Teles europeias interconectam redes e nuvens próprias para oferta conjunta de APIs
As operadoras Deutsche Telekom, Orange, Telefónica, TIM e Vodafone vão demonstrar no MWC 2026, ao longo da próxima semana, a interconexão de suas infraestruturas de nuvem e edge para viabilizar a oferta conjunta de APIs de rede em escala europeia. A iniciativa, denominada European Edge Continuum, consiste na federação de ambientes de edge das cinco operadoras, permitindo a implantação de aplicações e a exposição de funcionalidades de rede de forma integrada, por meio de um ponto único de entrada.
A federação já está operacional em ambientes de laboratório e pré-produção e foi aprimorada com componentes desenvolvidos no contexto do projeto IPCEI-CIS (o plano da União Europeia para criação de uma nuvem soberana).
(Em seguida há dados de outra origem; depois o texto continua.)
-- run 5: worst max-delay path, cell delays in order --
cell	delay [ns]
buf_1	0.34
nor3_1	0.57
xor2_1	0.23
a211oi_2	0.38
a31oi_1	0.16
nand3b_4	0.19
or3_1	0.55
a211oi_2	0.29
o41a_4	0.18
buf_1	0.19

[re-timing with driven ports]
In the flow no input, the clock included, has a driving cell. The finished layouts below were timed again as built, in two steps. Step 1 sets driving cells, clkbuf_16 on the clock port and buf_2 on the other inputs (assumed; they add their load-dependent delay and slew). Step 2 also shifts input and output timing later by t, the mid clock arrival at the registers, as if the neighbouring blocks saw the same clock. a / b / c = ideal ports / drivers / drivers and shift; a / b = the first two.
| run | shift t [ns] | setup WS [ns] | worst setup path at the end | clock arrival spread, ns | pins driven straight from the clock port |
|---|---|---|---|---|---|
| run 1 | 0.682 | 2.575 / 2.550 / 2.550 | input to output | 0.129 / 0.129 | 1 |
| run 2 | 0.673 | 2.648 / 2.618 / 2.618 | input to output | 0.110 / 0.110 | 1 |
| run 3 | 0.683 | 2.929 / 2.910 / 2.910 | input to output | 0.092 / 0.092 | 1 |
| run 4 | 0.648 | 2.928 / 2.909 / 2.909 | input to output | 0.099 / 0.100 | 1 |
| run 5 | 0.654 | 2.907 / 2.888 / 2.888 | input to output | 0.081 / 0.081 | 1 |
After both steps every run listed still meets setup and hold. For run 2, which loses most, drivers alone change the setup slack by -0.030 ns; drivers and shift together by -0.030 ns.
This design comes from an exercise in tuning for small area on the open sky130 flow, not from production work. The RTL was checked by simulation tests, not by an equivalence proof against the original design. The clock port is modelled as an ideal driver, which makes a skipped or thinned clock tree look cheaper than it is; a real chip needs a root buffer or a tree. Power and IR drop assume default switching activity.

## ksih
module ksih (
    input  wire        clk,
    input  wire        rst,           
    output wire [3:0]  col_o,         
    input  wire [3:0]  row_i,         
    output wire [4:0]  out_o,         
    output wire        out_we_o,      
    input  wire        edge_i,        
    output wire        irq_o,         
    input  wire        invoke_i,      
    output wire        ret_o,         
    output wire        busy_o,        
    input  wire        hcmd_valid_i,  
    input  wire [10:0] hcmd_i,        
    output wire [7:0]  hrdata_o       
);
Size in the first run: about 120 cells after synthesis, roughly 41 I/O pins, ~0.0010 mm^2 of cells after synthesis.
Settings: LEC_CHECK=0, CAP_MARGIN=5, CORE_MARGIN=2, CORE_UTILIZATION=30, GPL_TIMING_DRIVEN=0, SLEW_MARGIN=5; clock period 10.0 ns.
standard.sh (not shown) runs the stock make flow with config.mk's settings and CLKGATE_MAP_FILE= SYNTH_SCRIPT=/design/flow/synth_recipe.tcl, a recipe that flattens the netlist after the stock synthesis.
==> flow/flow/run.sh <==
#!/bin/bash
# Own layout flow on top of the standard flow (standard.sh):
#  1. the standard synthesis, unchanged;
#  3. the standard layout, with a buf_1 buffer on every port and the clock
#     tree's root buffer removed, its two leaf buffers driven by the clock
#     port (flow/noroot.tcl, after CTS).
# Each tool writes its full output to a log file in this folder.
set -euo pipefail
W=$(pwd)
R=$W/orfs/results/$FLOW_PLATFORM/ksih/base
LIB=$FLOW_HOME/platforms/sky130hd/lib/sky130_fd_sc_hd__tt_025C_1v80.lib

bash standard.sh synth > synth.log 2>&1
cp $R/1_2_yosys.v $W/standard_synth.v

# remap IN TAG SCRIPT: four ABC seeds of SCRIPT in parallel on netlist IN;
# keeps the smallest result so far in best/barea
remap() {
  local in=$1 tag=$2 script=$3 S a
  for S in 0 1 2 3; do
    sed "s/@SEED@/$S/" $W/flow/$script > $W/remap_${tag}_$S.abc
    cat > $W/remap_${tag}_$S.ys <<EOS
read_liberty -ignore_miss_func $LIB
read_verilog $in
hierarchy -top $FLOW_TOP
blackbox sky130_fd_sc_hd__dfxtp_1 sky130_fd_sc_hd__edfxtp_1
flatten
rename -hide w:*.*
opt_clean -purge
abc -liberty $LIB -dont_use *lpflow* -dont_use *probe* -script $W/remap_${tag}_$S.abc
setundef -zero
hilomap -singleton -hicell sky130_fd_sc_hd__conb_1 HI -locell sky130_fd_sc_hd__conb_1 LO
opt_clean -purge
rename -enumerate -pattern rmp_${tag}_%
tee -o $W/remap_${tag}_$S.txt stat -liberty $LIB
write_verilog -noattr -noexpr -nohex -nodec $W/remapped_${tag}_$S.v
EOS
    ${YOSYS_EXE:-yosys} -s $W/remap_${tag}_$S.ys > remap_${tag}_$S.log 2>&1 &
  done
  wait
  for S in 0 1 2 3; do
    a=$(awk '/Chip area/ {print $NF}' $W/remap_${tag}_$S.txt)
    echo "pass $tag seed $S: $a" >> remap_choice.log
    if [[ -z "$best" ]] || awk -v a="$a" -v b="$barea" 'BEGIN{exit !(a < b)}'; then best=${tag}_$S; barea=$a; fi
  done
}
best=""; barea=""
remap $W/standard_synth.v p1 remap.abc
remap $W/standard_synth.v p2 remap_b.abc
remap $W/remapped_$best.v p3 remap.abc
echo "kept $best ($barea)" >> remap_choice.log
cp $W/remapped_$best.v $R/1_2_yosys.v

bash standard.sh \
  "POST_CTS_TCL=$W/flow/noroot.tcl" \
  "BUFFER_PORTS_ARGS=-buffer_cell sky130_fd_sc_hd__buf_1" \
  "CTS_ARGS=-sink_clustering_enable -repair_clock_nets -dont_use_dummy_load -buf_list sky130_fd_sc_hd__clkbuf_8" \
  finish > layout.log 2>&1
==> flow/flow/noroot.tcl <==
# POST_CTS hook: this small design's clock tree needs no root buffer.
# Drive the leaf clock buffers straight from the clock port (two cell pins
# on the port), remove the root buffer, and size the leaf buffers.
set blk [ord::get_db_block]
set cnet [$blk findNet clk]
set root ""
foreach it [$cnet getITerms] {
  set inst [$it getInst]
  if { [string match "clkbuf_*" [$inst getName]] } { set root $inst }
}
set rnet [[$root findITerm X] getNet]
set leaves {}
foreach it [$rnet getITerms] {
  set inst [$it getInst]
  if { $inst != $root } { lappend leaves $inst }
}
foreach leaf $leaves {
  if { ![string match "clkbuf_*" [$leaf getName]] } { error "noroot: unexpected sink [$leaf getName] of the root clock buffer" }
}
foreach leaf $leaves {
  set it [$leaf findITerm A]
  $it disconnect
  $it connect $cnet
}
odb::dbInst_destroy $root
odb::dbNet_destroy $rnet
set cell sky130_fd_sc_hd__clkbuf_4
if { [info exists ::env(LEAF_CELL)] } { set cell $::env(LEAF_CELL) }
set m [[ord::get_db] findMaster $cell]
foreach leaf $leaves { $leaf swapMaster $m }
puts "noroot: removed the root clock buffer, [llength $leaves] leaf buffers now $cell"
detailed_placement
estimate_parasitics -placement
set big [[ord::get_db] findMaster sky130_fd_sc_hd__clkbuf_8]
foreach leaf $leaves {
  set mx 0
  foreach it [[[$leaf findITerm X] getNet] getITerms] {
    if { [$it getInst] == $leaf } { continue }
    set s [get_property [get_pins [[$it getInst] getName]/[[$it getMTerm] getName]] slew_max]
    if { $s > $mx } { set mx $s }
  }
  puts "noroot: [$leaf getName] worst sink slew $mx"
  if { $mx > 0.115 } {
    $leaf swapMaster $big
    puts "noroot: [$leaf getName] upsized to sky130_fd_sc_hd__clkbuf_8"
  }
}
detailed_placement
estimate_parasitics -placement
Other scripts of this flow, unchanged in this note and not shown: flow/flow/remap.abc, flow/flow/remap_b.abc
The baseline went through all stages and came out clean.
Change:
--- a/flow/flow/run.sh
+++ b/flow/flow/run.sh
@@ -5,3 +5,4 @@
 #     tree's root buffer removed, its two leaf buffers driven by the clock
-#     port (flow/noroot.tcl, after CTS).
+#     port, or one clkbuf_16 if both would be too slow (flow/noroot.tcl,
+#     after CTS).
 # Each tool writes its full output to a log file in this folder.
@@ -50,2 +51,3 @@
 remap $W/remapped_$best.v p3 remap.abc
+remap $W/remapped_$best.v p4 remap_b.abc
 echo "kept $best ($barea)" >> remap_choice.log
--- a/flow/flow/noroot.tcl
+++ b/flow/flow/noroot.tcl
@@ -33,4 +33,3 @@
 estimate_parasitics -placement
-set big [[ord::get_db] findMaster sky130_fd_sc_hd__clkbuf_8]
-foreach leaf $leaves {
+proc leaf_slew { leaf } {
   set mx 0
@@ -41,4 +40,26 @@
   }
+  return $mx
+}
+set slow {}
+foreach leaf $leaves {
+  set mx [leaf_slew $leaf]
   puts "noroot: [$leaf getName] worst sink slew $mx"
-  if { $mx > 0.115 } {
+  if { $mx > 0.120 } { lappend slow $leaf }
+}
+if { [llength $slow] > 0 && [llength $slow] == [llength $leaves] } {
+  set keep [lindex $leaves 0]
+  set knet [[$keep findITerm X] getNet]
+  foreach leaf [lrange $leaves 1 end] {
+    set lnet [[$leaf findITerm X] getNet]
+    foreach it [$lnet getITerms] {
+      if { [$it getInst] != $leaf } { $it disconnect; $it connect $knet }
+    }
+    odb::dbInst_destroy $leaf
+    odb::dbNet_destroy $lnet
+  }
+  $keep swapMaster [[ord::get_db] findMaster sky130_fd_sc_hd__clkbuf_16]
+  puts "noroot: all leaves slow; [$keep getName] is now one clkbuf_16 driving every sink"
+} else {
+  set big [[ord::get_db] findMaster sky130_fd_sc_hd__clkbuf_8]
+  foreach leaf $slow {
     $leaf swapMaster $big
Result:
- The new run went through all stages and came out clean
- sequential power hardly moves
- sequential cell count is unchanged
- cell area shrinks by 0.50%
- global-route usage does not change

==> separate check: timing with driven ports <==
The results above use ideal ports. As a check the final layouts listed here were re-extracted and re-timed, cells and wires unchanged.
Step 1 (the two cells are an assumption about what drives the block):
set clk [get_ports {clk}]
set_driving_cell -lib_cell sky130_fd_sc_hd__clkbuf_16 $clk
set_driving_cell -lib_cell sky130_fd_sc_hd__buf_2 [delete_from_list [all_inputs] $clk]
Step 2 moves the port delays by t, midway between the first and last clock arrival at a register: inputs arrive t later, outputs are due t later. That takes back most of the time a late clock gives input paths.
Slacks: ideal / step 1 / step 2; pairs: ideal / step 1.
| run | shift t [ns] | slack for setup (ns) | hold WS [ns] | slew at the worst register clock pin (ns) | pins driven straight from the clock port |
|---|---|---|---|---|---|
| the first run | 0.170 | 5.620 / 5.624 / 5.453 | 0.452 / 0.452 / 0.452 | 0.09 / 0.09 | 2 |
| the second run | 0.184 | 5.624 / 5.625 / 5.441 | 0.452 / 0.452 / 0.452 | 0.11 / 0.11 | 2 |
After both steps setup and hold are still met in every run listed. The setup slack of the second run, which loses most, moves by +0.001 ns with the drivers and by -0.183 ns with both steps.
A próxima etapa envolve industrialização e lançamento comercial.
APIs expostas em infraestrutura federada
Com a interconexão das nuvens, desenvolvedores e empresas poderão implantar aplicações automaticamente em múltiplas redes nacionais e acessar APIs de diferentes operadoras de forma unificada. A arquitetura prevê interoperabilidade, segurança federada e alocação dinâmica de cargas de trabalho entre nós distribuídos.
Claire Catherine Chauvin, diretora de Estratégia de Arquitetura e Padronização da Orange, afirmou que a federação materializa uma infraestrutura digital regional integrada. “Nossa federação europeia de edge demonstra que a Europa está concretamente construindo soluções digitais soberanas. Interconectar nossos ambientes de edge permite propor uma infraestrutura digital segura, aberta e escalável”.
A estrutura amplia o alcance geográfico individual das operadoras e cria uma base para distribuição inteligente de aplicações, preservando requisitos de soberania de dados e integração com as redes móveis.
Ponto único e aceleração de serviços
Durante a demonstração no MWC 2026, as operadoras vão mostrar a implantação de aplicações em diferentes infraestruturas de edge na Europa utilizando interface única. Segundo as empresas, o modelo simplifica o acesso a novos serviços e acelera o tempo de entrada no mercado.
“Este primeiro edge cloud federado pan-europeu oferece aos clientes acesso contínuo, desempenho aprimorado e um ponto de entrada unificado — acelerando o tempo de chegada ao mercado e desbloqueando novo valor em todo o ecossistema digital europeu”, avaliou Cayetano Carbajo, diretor de Core, Transporte e Ecossistema do CTIO, da Telefónica.
Ele também reforça o papel geoestratégico da medida. “O European Edge Continuum marca um salto decisivo para a soberania digital da Europa”.
Andrea Calvi, head de Evolução Tecnológica, LAP & Devices da TIM, defendeu que a federação coloca o bloco em uma nova posição de competitividade global. “Esta iniciativa demonstra que a Europa pode liderar a inovação por meio de soluções compartilhadas, abertas e seguras”, falou.
E completa: “o edge federado pan-europeu, que agora é uma realidade e representa um pilar fundamental da futura transformação digital da região. Agora avançamos para a industrialização e expansão do ecossistema, criando uma infraestrutura que viabiliza soberania digital e crescimento econômico.”
Ecossistema aberto
As operadoras informaram que o European Edge Continuum foi concebido como ecossistema aberto, com integração futura de líderes tecnológicos europeus, desenvolvedores de aplicações e comunidades de código aberto.
Christine Knackfuß-Nikolic, Chief Sovereign Officer da T-Systems, afirmou que a medida é decisiva para o “futuro digital da Europa”. No mesmo sentido, Marco Zangani, diretor de Estratégia e Arquitetura de Rede da Vodafone, acrescentou que a federação “apoia nosso objetivo de fortalecer a competitividade, resiliência e segurança da Europa por meio de conectividade transfronteiriça e ubíqua.”
Segundo as empresas, a próxima fase do projeto inclui abertura a novos parceiros, industrialização da solução e expansão comercial da oferta conjunta de serviços e APIs de rede no continente.